3. Obtained and explored National Park Service visitor usage data, to relate to BioBlitz efforts and findings.

4. Presentations given

  • Boydston, Briggs, Morelli, Lee. 2017. Public presentation. Preliminary Biodiversity Results of the Centennial BioBlitz, including Santa Monica Mountains National Recreation Area. Santa Monica Mountains NPS Science Day, Thousand Oaks, CA.
  • Morelli, Boydston, Briggs, Lee. 2017. Contributed oral presentation. One Hundred Parks and Counting: Biodiversity Findings and Outreach Impacts from a Nationwide BioBlitz. George Wright Society Conference, Norfolk, VA.
  • Boydston, Backiel, Barve, Blackburn, Briggs, Morelli. Poster. 2017. Using input from citizen scientists to monitor biodiversity and detect species range shifts. CDI Annual Meeting, Federal Center, Denver, CO.

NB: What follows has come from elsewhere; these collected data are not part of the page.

==> config.mk <==
export PLATFORM = sky130hd
export DESIGN_NAME = touch_position_smoother_unit
export DESIGN_NICKNAME = d
export VERILOG_FILES = /design/src/hw/rtl/tps_pkg.sv /design/src/hw/rtl/tps_serial_mul.sv /design/src/hw/rtl/tps_engine.sv /design/src/hw/rtl/touch_position_smoother_unit.sv
export VERILOG_INCLUDE_DIRS = /design/src /design/src/hw/rtl
export SDC_FILE = /design/constraint.sdc
export NUM_CORES = 2
export LEC_CHECK = 0
export BUFFER_PORTS_ARGS = -buffer_cell sky130_fd_sc_hd__buf_2
export CAP_MARGIN = 30
export CORE_UTILIZATION = 30
export DETAILED_ROUTE_END_ITERATION = 12
export PLACE_DENSITY = 0.53
export SYNTH_ARGS = -nofsm -noshare
export SYNTH_HDL_FRONTEND = slang
export SYNTH_SLANG_ARGS = --single-unit
==> constraint.sdc <==
create_clock -name clk -period 17.2 [get_ports clk]
set_input_delay 0.86 -clock clk [delete_from_list [all_inputs] [get_ports clk]]
set_output_delay 0.86 -clock clk [all_outputs]
set_load 0.02 [all_outputs]
==> src/hw/rtl/touch_position_smoother_unit_defines.svh <==
// ----------------------------------------------------------------------------
// Touch position smoother assertion macros
// Concurrent assertion wrappers; define NO_ASSERTIONS to compile them away.
// ----------------------------------------------------------------------------
`ifndef TOUCH_POSITION_SMOOTHER_UNIT_DEFINES_SVH
`define TOUCH_POSITION_SMOOTHER_UNIT_DEFINES_SVH

`ifndef NO_ASSERTIONS

// same-cycle implication, checked out of reset
`define TPS_ASSERT_IMPL(name, ante, cons, msg) \
  name: assert property (@(posedge clk) disable iff (rst) (ante) |-> (cons)) \
    else $error(msg);

// next-cycle implication, checked out of reset
`define TPS_ASSERT_NEXT(name, ante, cons, msg) \
  name: assert property (@(posedge clk) disable iff (rst) (ante) |=> (cons)) \
    else $error(msg);

`else

`define TPS_ASSERT_IMPL(name, ante, cons, msg)
`define TPS_ASSERT_NEXT(name, ante, cons, msg)

`endif

`endif

==> src/hw/rtl/tps_pkg.sv <==
// ----------------------------------------------------------------------------
// Touch position smoother package
// Field widths, command and mode codes, register indexes and item structs.
// ----------------------------------------------------------------------------
`default_nettype none

package tps_pkg;

  // coordinate and field widths
  localparam int COORD_W = 20;
  localparam int DIFF_W  = COORD_W + 1;
  localparam int RATIO_W = 16;
  localparam int GAIN_W  = 16;
  localparam int TILT_W  = 16;
  localparam int CFG_W   = 20;
  localparam int IDX_W   = 2;

  // step arithmetic: k = gain*|tilt| >> 15, m = |d|*ratio >> 8, mv = m*scale >> 24
  localparam int K_SHIFT = 15;
  localparam int K_W     = 16;
  localparam int M_SHIFT = 8;
  localparam int M_W     = COORD_W + RATIO_W - M_SHIFT;
  localparam int SCALE_W = 17;
  localparam int V_SHIFT = 24;
  localparam int MV_W    = M_W + SCALE_W - V_SHIFT;
  localparam logic [SCALE_W-1:0] SCALE_ONE = SCALE_W'(1) << 16;

  // serial multiplier operand widths
  localparam int MUL_A_W = M_W;
  localparam int MUL_B_W = COORD_W;
  localparam int MUL_P_W = MUL_A_W + MUL_B_W;

  // command codes
  localparam logic [1:0] CMD_SET     = 2'd0;
  localparam logic [1:0] CMD_RELEASE = 2'd1;
  localparam logic [1:0] CMD_TICK    = 2'd2;

  // mode codes
  localparam logic [1:0] MODE_OFF     = 2'd0;
  localparam logic [1:0] MODE_INTERP  = 2'd1;
  localparam logic [1:0] MODE_MATCHED = 2'd2;
  localparam logic [1:0] MODE_RELEASE = 2'd3;

  // register indexes
  localparam logic [IDX_W-1:0] REG_STEP_RATIO = 2'd0;
  localparam logic [IDX_W-1:0] REG_FORCE_GAIN = 2'd1;
  localparam logic [IDX_W-1:0] REG_NEAR_THR   = 2'd2;

  // register reset values
  localparam logic [RATIO_W-1:0] RATIO_RST  = 16'd13107;
  localparam logic [GAIN_W-1:0]  GAIN_RST   = 16'd6554;
  localparam logic [COORD_W-1:0] THRESH_RST = 20'd256;

  typedef struct packed {
    logic [1:0]                cmd;
    logic [COORD_W-1:0]        new_x;
    logic [COORD_W-1:0]        new_y;
    logic [COORD_W-1:0]        goal_x;
    logic [COORD_W-1:0]        goal_y;
    logic signed [TILT_W-1:0]  tilt_x;
    logic signed [TILT_W-1:0]  tilt_y;
  } tps_cmd_t;

  typedef struct packed {
    logic [1:0]         mode;
    logic [COORD_W-1:0] smooth_x;
    logic [COORD_W-1:0] smooth_y;
    logic [COORD_W-1:0] target_x;
    logic [COORD_W-1:0] target_y;
  } tps_res_t;

  typedef struct packed {
    logic [RATIO_W-1:0] step_ratio;
    logic [GAIN_W-1:0]  force_gain;
    logic [COORD_W-1:0] near_threshold;
  } tps_cfg_t;

endpackage

`default_nettype wire

==> src/hw/rtl/tps_serial_mul.sv <==
// ----------------------------------------------------------------------------
// Touch position smoother serial multiplier
// Shift-add unsigned multiplier, one multiplier bit per cycle, stops early
// once the remaining multiplier bits are all zero.
// ----------------------------------------------------------------------------
`default_nettype none

module tps_serial_mul (
  input  wire                           clk,
  input  wire                           rst,
  input  wire                           start,
  input  wire [tps_pkg::MUL_A_W-1:0]    a_in,
  input  wire [tps_pkg::MUL_B_W-1:0]    b_in,
  output logic                          busy,
  output logic [tps_pkg::MUL_P_W-1:0]   prod
);
  import tps_pkg::*;

  logic [MUL_P_W-1:0] mcand;
  logic [MUL_B_W-1:0] mplier;

  // busy flag: runs while multiplier bits remain
  always_ff @(posedge clk) begin
    if (rst) begin
      busy <= 1'b0;
    end else if (start) begin
      busy <= |b_in;
    end else if (busy) begin
      busy <= |mplier[MUL_B_W-1:1];
    end
  end

  // operand shifters and accumulator
  always_ff @(posedge clk) begin
    if (start) begin
      mcand  <= MUL_P_W'(a_in);
      mplier <= b_in;
      prod   <= '0;
    end else if (busy) begin
      if (mplier[0]) begin
        prod <= prod + mcand;
      end
      mcand  <= mcand << 1;
      mplier <= mplier >> 1;
    end
  end

endmodule

`default_nettype wire

==> src/hw/rtl/tps_engine.sv <==
// ----------------------------------------------------------------------------
// Touch position smoother engine
// Holds touch point, smoothed point and mode; sequences the per-axis step and
// the nearness test through one shared serial multiplier.
// ----------------------------------------------------------------------------
`default_nettype none

module tps_engine (
  input  wire                   clk,
  input  wire                   rst,
  input  tps_pkg::tps_cfg_t     cfg,
  input  wire                   start,
  input  tps_pkg::tps_cmd_t     item,
  output logic                  ready,
  output logic                  res_valid,
  input  wire                   res_take,
  output tps_pkg::tps_res_t     res
);
  import tps_pkg::*;

  // sequencer states
  localparam logic [3:0] S_IDLE  = 4'd0;
  localparam logic [3:0] S_MV_K  = 4'd1;
  localparam logic [3:0] S_MV_KW = 4'd2;
  localparam logic [3:0] S_MV_MW = 4'd3;
  localparam logic [3:0] S_MV_VW = 4'd4;
  localparam logic [3:0] S_NR_X  = 4'd5;
  localparam logic [3:0] S_NR_XW = 4'd6;
  localparam logic [3:0] S_NR_YW = 4'd7;
  localparam logic [3:0] S_NR_TW = 4'd8;
  localparam logic [3:0] S_FIN   = 4'd9;
  localparam logic [3:0] S_DONE  = 4'd10;

  logic [3:0]          state;
  logic [1:0]          phase;
  logic [COORD_W-1:0]  touch_x, touch_y, filt_x, filt_y, tgt_x, tgt_y;
  logic [TILT_W-1:0]   tilt_x, tilt_y;
  logic                axis, is_tick, near_flag, d_neg, same;
  logic [COORD_W-1:0]  dm;
  logic [SCALE_W-1:0]  scale;
  logic [2*COORD_W:0]  sq_sum;

  logic                mul_start, mul_busy;
  logic [MUL_A_W-1:0]  mul_a;
  logic [MUL_B_W-1:0]  mul_b;
  logic [MUL_P_W-1:0]  mul_prod;
  logic                mul_done;

  // current axis operands
  logic [COORD_W-1:0]  cur_pos, cur_tgt;
  logic [TILT_W-1:0]   cur_tilt, tilt_mag;
  logic [DIFF_W-1:0]   diff, diff_abs;
  logic                diff_neg, tilt_neg, tilt_pos, same_next;
  logic [K_W-1:0]      k_val;
  logic [SCALE_W-1:0]  scale_next;
  logic [M_W-1:0]      m_val;
  logic [MV_W-1:0]     mv_val;
  logic [COORD_W+1:0]  up_sum;
  logic [COORD_W-1:0]  up_pos, dn_pos, new_pos;

  // nearness operands
  logic [DIFF_W-1:0]   ddx, ddy;
  logic [COORD_W-1:0]  dx, dy;
  logic                far;

  tps_serial_mul u_mul (
    .clk   (clk),
    .rst   (rst),
    .start (mul_start),
    .a_in  (mul_a),
    .b_in  (mul_b),
    .busy  (mul_busy),
    .prod  (mul_prod)
  );

  assign mul_done = !mul_busy;

  // axis step datapath
  always_comb begin
    cur_pos   = axis ? filt_y : filt_x;
    cur_tgt   = axis ? tgt_y  : tgt_x;
    cur_tilt  = axis ? tilt_y : tilt_x;
    diff      = {1'b0, cur_tgt} - {1'b0, cur_pos};
    diff_neg  = diff[DIFF_W-1];
    diff_abs  = diff_neg ? (~diff + 1'b1) : diff;
    tilt_neg  = cur_tilt[TILT_W-1];
    tilt_mag  = tilt_neg ? (~cur_tilt + 1'b1) : cur_tilt;
    tilt_pos  = !tilt_neg && (|cur_tilt);
    same_next = (!diff_neg && (|diff) && tilt_pos) || (diff_neg && tilt_neg);
    k_val      = mul_prod[K_SHIFT +: K_W];
    scale_next = same ? (SCALE_ONE + SCALE_W'(k_val)) : (SCALE_ONE - SCALE_W'(k_val));
    m_val      = mul_prod[M_SHIFT +: M_W];
    mv_val     = mul_prod[V_SHIFT +: MV_W];
    // saturate at both ends of the coordinate range
    up_sum = {2'b00, cur_pos} + (COORD_W+2)'(mv_val);
    up_pos = (|up_sum[COORD_W+1:COORD_W]) ? {COORD_W{1'b1}} : up_sum[COORD_W-1:0];
    dn_pos = (mv_val > MV_W'(cur_pos)) ? '0 : (cur_pos - mv_val[COORD_W-1:0]);
    new_pos = d_neg ? dn_pos : up_pos;
  end

  // distance per axis against the target
  always_comb begin
    ddx = {1'b0, tgt_x} - {1'b0, filt_x};
    ddy = {1'b0, tgt_y} - {1'b0, filt_y};
    dx  = ddx[DIFF_W-1] ? COORD_W'(~ddx + 1'b1) : ddx[COORD_W-1:0];
    dy  = ddy[DIFF_W-1] ? COORD_W'(~ddy + 1'b1) : ddy[COORD_W-1:0];
    far = (dx >= cfg.near_threshold) || (dy >= cfg.near_threshold);
  end

  // multiplier launches
  always_comb begin
    mul_start = 1'b0;
    mul_a     = '0;
    mul_b     = '0;
    unique case (state)
      S_MV_K: begin
        mul_start = 1'b1;
        mul_a     = MUL_A_W'(cfg.force_gain);
        mul_b     = MUL_B_W'(tilt_mag);
      end
      S_MV_KW: begin
        mul_start = mul_done;
        mul_a     = MUL_A_W'(dm);
        mul_b     = MUL_B_W'(cfg.step_ratio);
      end
      S_MV_MW: begin
        mul_start = mul_done;
        mul_a     = m_val;
        mul_b     = MUL_B_W'(scale);
      end
      S_NR_X: begin
        mul_start = !far;
        mul_a     = MUL_A_W'(dx);
        mul_b     = dx;
      end
      S_NR_XW: begin
        mul_start = mul_done;
        mul_a     = MUL_A_W'(dy);
        mul_b     = dy;
      end
      S_NR_YW: begin
        mul_start = mul_done;
        mul_a     = MUL_A_W'(cfg.near_threshold);
        mul_b     = cfg.near_threshold;
      end
      default: begin
        mul_start = 1'b0;
      end
    endcase
  end

  // sequencer and state
  always_ff @(posedge clk) begin
    if (rst) begin
      state   <= S_IDLE;
      phase   <= MODE_OFF;
      touch_x <= '0;
      touch_y <= '0;
      filt_x  <= '0;
      filt_y  <= '0;
    end else begin
      unique case (state)
        S_IDLE: begin
          if (start) begin
            unique case (item.cmd)
              CMD_SET: begin
                touch_x <= item.new_x;
                touch_y <= item.new_y;
                tgt_x   <= item.new_x;
                tgt_y   <= item.new_y;
                is_tick <= 1'b0;
                state   <= S_NR_X;
              end
              CMD_RELEASE: begin
                phase <= MODE_RELEASE;
                state <= S_DONE;
              end
              CMD_TICK: begin
                if (phase == MODE_INTERP || phase == MODE_RELEASE) begin
                  tgt_x   <= (phase == MODE_RELEASE) ? item.goal_x : touch_x;
                  tgt_y   <= (phase == MODE_RELEASE) ? item.goal_y : touch_y;
                  tilt_x  <= item.tilt_x;
                  tilt_y  <= item.tilt_y;
                  axis    <= 1'b0;
                  is_tick <= 1'b1;
                  state   <= S_MV_K;
                end else begin
                  state <= S_DONE;
                end
              end
              default: begin
                state <= S_DONE;
              end
            endcase
          end
        end
        S_MV_K: begin
          dm    <= diff_abs[COORD_W-1:0];
          d_neg <= diff_neg;
          same  <= same_next;
          state <= S_MV_KW;
        end
        S_MV_KW: begin
          if (mul_done) begin
            scale <= scale_next;
            state <= S_MV_MW;
          end
        end
        S_MV_MW: begin
          if (mul_done) begin
            state <= S_MV_VW;
          end
        end
        S_MV_VW: begin
          if (mul_done) begin
            if (axis) begin
              filt_y <= new_pos;
              state  <= S_NR_X;
            end else begin
              filt_x <= new_pos;
              axis   <= 1'b1;
              state  <= S_MV_K;
            end
          end
        end
        S_NR_X: begin
          if (far) begin
            near_flag <= 1'b0;
            state     <= S_FIN;
          end else begin
            state <= S_NR_XW;
          end
        end
        S_NR_XW: begin
          if (mul_done) begin
            sq_sum <= mul_prod[2*COORD_W:0];
            state  <= S_NR_YW;
          end
        end
        S_NR_YW: begin
          if (mul_done) begin
            sq_sum <= sq_sum + mul_prod[2*COORD_W:0];
            state  <= S_NR_TW;
          end
        end
        S_NR_TW: begin
          if (mul_done) begin
            near_flag <= sq_sum < mul_prod[2*COORD_W:0];
            state     <= S_FIN;
          end
        end
        S_FIN: begin
          // snap on nearness; a finished release turns the block off
          if (near_flag) begin
            filt_x <= tgt_x;
            filt_y <= tgt_y;
            phase  <= (is_tick && phase == MODE_RELEASE) ? MODE_OFF : MODE_MATCHED;
          end else if (!is_tick) begin
            phase <= MODE_INTERP;
          end
          state <= S_DONE;
        end
        S_DONE: begin
          if (res_take) begin
            state <= S_IDLE;
          end
        end
        default: begin
          state <= S_IDLE;
        end
      endcase
    end
  end

  assign ready     = (state == S_IDLE);
  assign res_valid = (state == S_DONE);
  assign res       = '{mode: phase, smooth_x: filt_x, smooth_y: filt_y,
                       target_x: touch_x, target_y: touch_y};

endmodule

`default_nettype wire

==> src/hw/rtl/touch_position_smoother_unit.sv <==
// ----------------------------------------------------------------------------
// Touch position smoother unit
// Smooths a touch point toward its target per tick, with tilt bias and snap.
// ----------------------------------------------------------------------------
// One command item in gives one result item out. A release or an idle tick
// goes straight to the result; a set command runs the nearness test; a moving
// tick runs two axis steps plus the nearness test. All products go through one
// shift-add multiplier that retires one multiplier bit per cycle and stops at
// the last set bit, so small distances and forces finish sooner. The next
// command is taken once the previous result has moved into the output
// register, which can wait for the consumer independently.
`default_nettype none

`include "touch_position_smoother_unit_defines.svh"

module touch_position_smoother_unit (
  input  wire                           clk,
  input  wire                           rst,
  input  wire                           cmd_valid,
  output logic                          cmd_ready,
  input  tps_pkg::tps_cmd_t             cmd_item,
  output logic                          res_valid,
  input  wire                           res_ready,
  output tps_pkg::tps_res_t             res_item,
  input  wire                           cfg_write,
  input  wire [tps_pkg::IDX_W-1:0]      cfg_index,
  input  wire [tps_pkg::CFG_W-1:0]      cfg_data
);
  import tps_pkg::*;

  tps_cfg_t  cfg;
  tps_res_t  eng_res;
  logic      eng_ready, eng_res_valid, res_load;

  // configuration registers
  always_ff @(posedge clk) begin
    if (rst) begin
      cfg.step_ratio     <= RATIO_RST;
      cfg.force_gain     <= GAIN_RST;
      cfg.near_threshold <= THRESH_RST;
    end else if (cfg_write) begin
      unique case (cfg_index)
        REG_STEP_RATIO: cfg.step_ratio     <= cfg_data[RATIO_W-1:0];
        REG_FORCE_GAIN: cfg.force_gain     <= cfg_data[GAIN_W-1:0];
        REG_NEAR_THR:   cfg.near_threshold <= cfg_data[COORD_W-1:0];
        default: ;
      endcase
    end
  end

  tps_engine u_engine (
    .clk       (clk),
    .rst       (rst),
    .cfg       (cfg),
    .start     (cmd_valid && cmd_ready),
    .item      (cmd_item),
    .ready     (eng_ready),
    .res_valid (eng_res_valid),
    .res_take  (res_load),
    .res       (eng_res)
  );

  assign cmd_ready = eng_ready;

  // output register: loads when empty or being drained
  assign res_load = eng_res_valid && (!res_valid || res_ready);

  always_ff @(posedge clk) begin
    if (rst) begin
      res_valid <= 1'b0;
    end else if (res_load) begin
      res_valid <= 1'b1;
    end else if (res_ready) begin
      res_valid <= 1'b0;
    end
  end

  always_ff @(posedge clk) begin
    if (res_load) begin
      res_item <= eng_res;
    end
  end

  // checks
  `TPS_ASSERT_NEXT(a_busy_after_accept, cmd_valid && cmd_ready, !cmd_ready, "engine still ready after taking an item")
  `TPS_ASSERT_NEXT(a_result_held, eng_res_valid && !res_load, eng_res_valid, "pending result dropped")
  `TPS_ASSERT_NEXT(a_result_loaded, res_load, res_valid, "loaded result not presented")
  `TPS_ASSERT_IMPL(a_no_accept_pending, eng_res_valid, !cmd_ready, "item taken while a result is pending")

endmodule

`default_nettype wire
==> results.cfg <==
[floorplan]
start_util_pct = 30.3
ios = 225
die_h_um = 333
die_w_um = 333
fp.coreArea_um2 = 109000
rows = 121
dieArea_um2 = 111000

[synthesis]
synthTopCellsByArea = edfxtp_1, dfxtp_1, ha_1
synthAdderAreaFrac_pct = 11.4
ys_types = 88
ys_seq_elements = 487
synth_edf_count = 285
yosysTopAreaCell = edfxtp_1
syn_area_per_cell_um2 = 8.76
yosysTopAreaCellShare_pct = 26.0
yosysSeqAreaShare_pct = 38.2
synth_cells = 3761
synth_top_family_by_area = compound AO/OA/AOI/OAI gates
yosys.area_share.xor_xnor_pct = 5.37
async_reset_ff_share_pct = 0
ys.flop_type = edfxtp_1
synth_nets = 4199
synthMuxAreaShare_pct = 3.03
netlist_area_um2 = 33000
synth_compound_area_share_pct = 20.8
ys_warn_count = 0
synth_simple_gate_area_share_pct = 16.5

[timing]
clock_skew_ns = 0.0348
fmax_mhz = 139
period_minus_slack_ns = 7.19
maxSlewHeadroom_pct = 26.3
tns_ns = 0
period_share_pct = 41.8
hold_violations = 0
setup_viol = 0
slew_violations = 0
rsz0062_at_grt = no
tightest_slew_ns = 1.09

[global_routing]
grt_usage_pct = 19.6
grt_pass1_vias = 26700
grt_pass1_wl_um = 169000
antenna_found_initial = 5
grt_overflow_total = 0
grt_start_max_net_pins = 82

[clock_network]
htree_levels = 2
cts_buffer_depth = 3
cts_sinks = 487
path_clk_slew_ns = 0.06
cts_resized = 0
cts_made_buffers = 54
postCtsHoldBufs = 0
cts_root_buffer = clkbuf_16
tritoncts = built
clock_latency_ns = 0.65
cts_setup_buffers = 0

[place]
gp_congestion = 0.980
port_buffers = 224
hpwl_um = 85900

[routing]
wirelength_um = 112000
ant_nets = 0
drt_pass1_iterations = 8
vias = 28600
drt-initial-drc-count = 2645
vias_per_cell = 5.33
drc = 0
wl_per_cell_um = 20.8

[power]
leakage_uw = 0.0148
power_uw = 5730
ir_worst_vdd_v = 0.000104
power_density_nw_per_um2 = 153

[critical_path]
cpPeakStageDelay_ns = 0.76
slowest_stage = buf_4
crit_type = flop to flop
crit_chain = inv_1 > ha_1 > fa_1 > nor2b_1 > o2111ai_1 > a31o_2 > o21ai_0 > xor2_1 > nor4_1 > nand4_1 > o21ai_0 > xnor2_1 > ha_1 > a21o_1 > a211oi_1 > o2111ai_1 > a41o_1 > nand2_1 > a31oi_1 > nor2_4 > buf_4 > buf_4 > o21ai_0
cp-end-kind = flop
cpMostUsedCell = o21ai_0
worstPathRequired_ns = 17.55
cp-start-kind = flop
cp_data_arrival_time_ns = 7.54
path_max_fanout = 77

[status]
outcome = completed

[hold_path]
hp-class = input pin to flop

[finish]
final_common_cell = nand2_1
num-fill-cells = 11300
areaGrowthSynthToFinish_pct = 13.9
nets = 4353
layout_common_cells = nand2_1, a21oi_1, nor2_1, ha_1, edfxtp_1
drive_gt1_share_pct = 10.9

[job]
cap_violations = 0
[cells by family (layout without fill, tap and decap cells)]
logic type	count (synthesis)	in the layout
simple gates	1193	1193
other cells	0	3
fa+ha+maj	297	297
compound gates	1084	1084
flops	487	487
mux	97	97
xor+xnor	202	202
buf+inv	401	601
[critical path, delay by kind of cell, from the launching register on]
family / cells / cell delay, ns
buffers and inverters: 3 / 1.40
adder cells (fa/ha/maj): 3 / 0.98
AND/OR/NAND/NOR: 5 / 1.18
AO/OA/AOI/OAI: 10 / 2.46
flip-flops: 1 / 0.36
XOR/XNOR: 2 / 0.44
[area by class of cell]
| cell class | count | area (um^2) | area share (%) |
|---|---|---|---|
| tap | 1414 | 1770 | 4.72 |
| inverter | 228 | 856 | 2.28 |
| timing repair buffer | 271 | 1480 | 3.95 |
| antenna | 3 | 7.51 | 0.0200 |
| clock inverter | 19 | 270 | 0.720 |
| clock buffer | 83 | 1600 | 4.28 |
| sequential | 487 | 12600 | 33.6 |
| multi-input combinational | 2873 | 18900 | 50.4 |
[cell usage after synthesis (all sizes together) (14+ instances only)]
| cell | n |
|---|---|
| a222oi | 19 |
| ha | 290 |
| nor2 | 316 |
| o211ai | 14 |
| or2 | 19 |
| inv | 227 |
| a221oi | 33 |
| and2 | 17 |
| nand4 | 20 |
| nand2 | 468 |
| o2111ai | 15 |
| nor4 | 27 |
| nand3b | 24 |
| mux2 | 21 |
| buf | 15 |
| clkbuf | 158 |
| o31ai | 19 |
| or3 | 37 |
| nor3 | 85 |
| nand2b | 46 |
| o21bai | 37 |
| a21oi | 400 |
| a21o | 74 |
| a22oi | 14 |
| o21a | 37 |
| and3 | 14 |
| mux2i | 76 |
| a31oi | 47 |
| edfxtp | 285 |
| nand3 | 50 |
| nor2b | 34 |
| o32ai | 14 |
| o21ai | 219 |
| xor2 | 58 |
| a211oi | 32 |
| dfxtp | 202 |
| xnor2 | 144 |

5. Began draft of a manuscript, draft title “Public involvement in biodiversity stewardship of national parks”



6. Related links

Figure caption for attached figure:

Graphic depicting TaxaTaxi Computer Code: TaxaTaxi compares online biodiversity databases to find species in common and unique to each database. Here, the inputs for comparison were (A) species lists for National Parks, called NPSpecies, and (B) observations of organisms from the 2016 National Park Service-National Geographic BioBlitz that were recorded in iNaturalist. The first filter (white oval with gray dots at top) checked if species in iNaturalist were present in NPSpecies for the park where the observations in iNaturalist were made. Records output by this filter as unique to iNaturalist (red container on right) were checked for taxonomic synonyms through comparison to ITIS and incorporation of R-package Taxize. Because scientific names often change, identifying taxonomic updates can assist curators of biodiversity information. After aligning taxonomies between lists, filtering the inputs a second time narrows the output to species not present in NPSpecies (orange container on right). These may be records of species not known to occur and could signal important ecological changes. TaxaTaxi also identifies species in NPSpecies that were not recorded in the 2016 BioBlitz (green container, left). These results can indicate modifications to consider for future citizen science efforts. Species in common (gray container, right) verify organisms from NPSpecies present in the 2016 BioBlitz and show the proportion of a park’s biodiversity recorded through citizen science effort.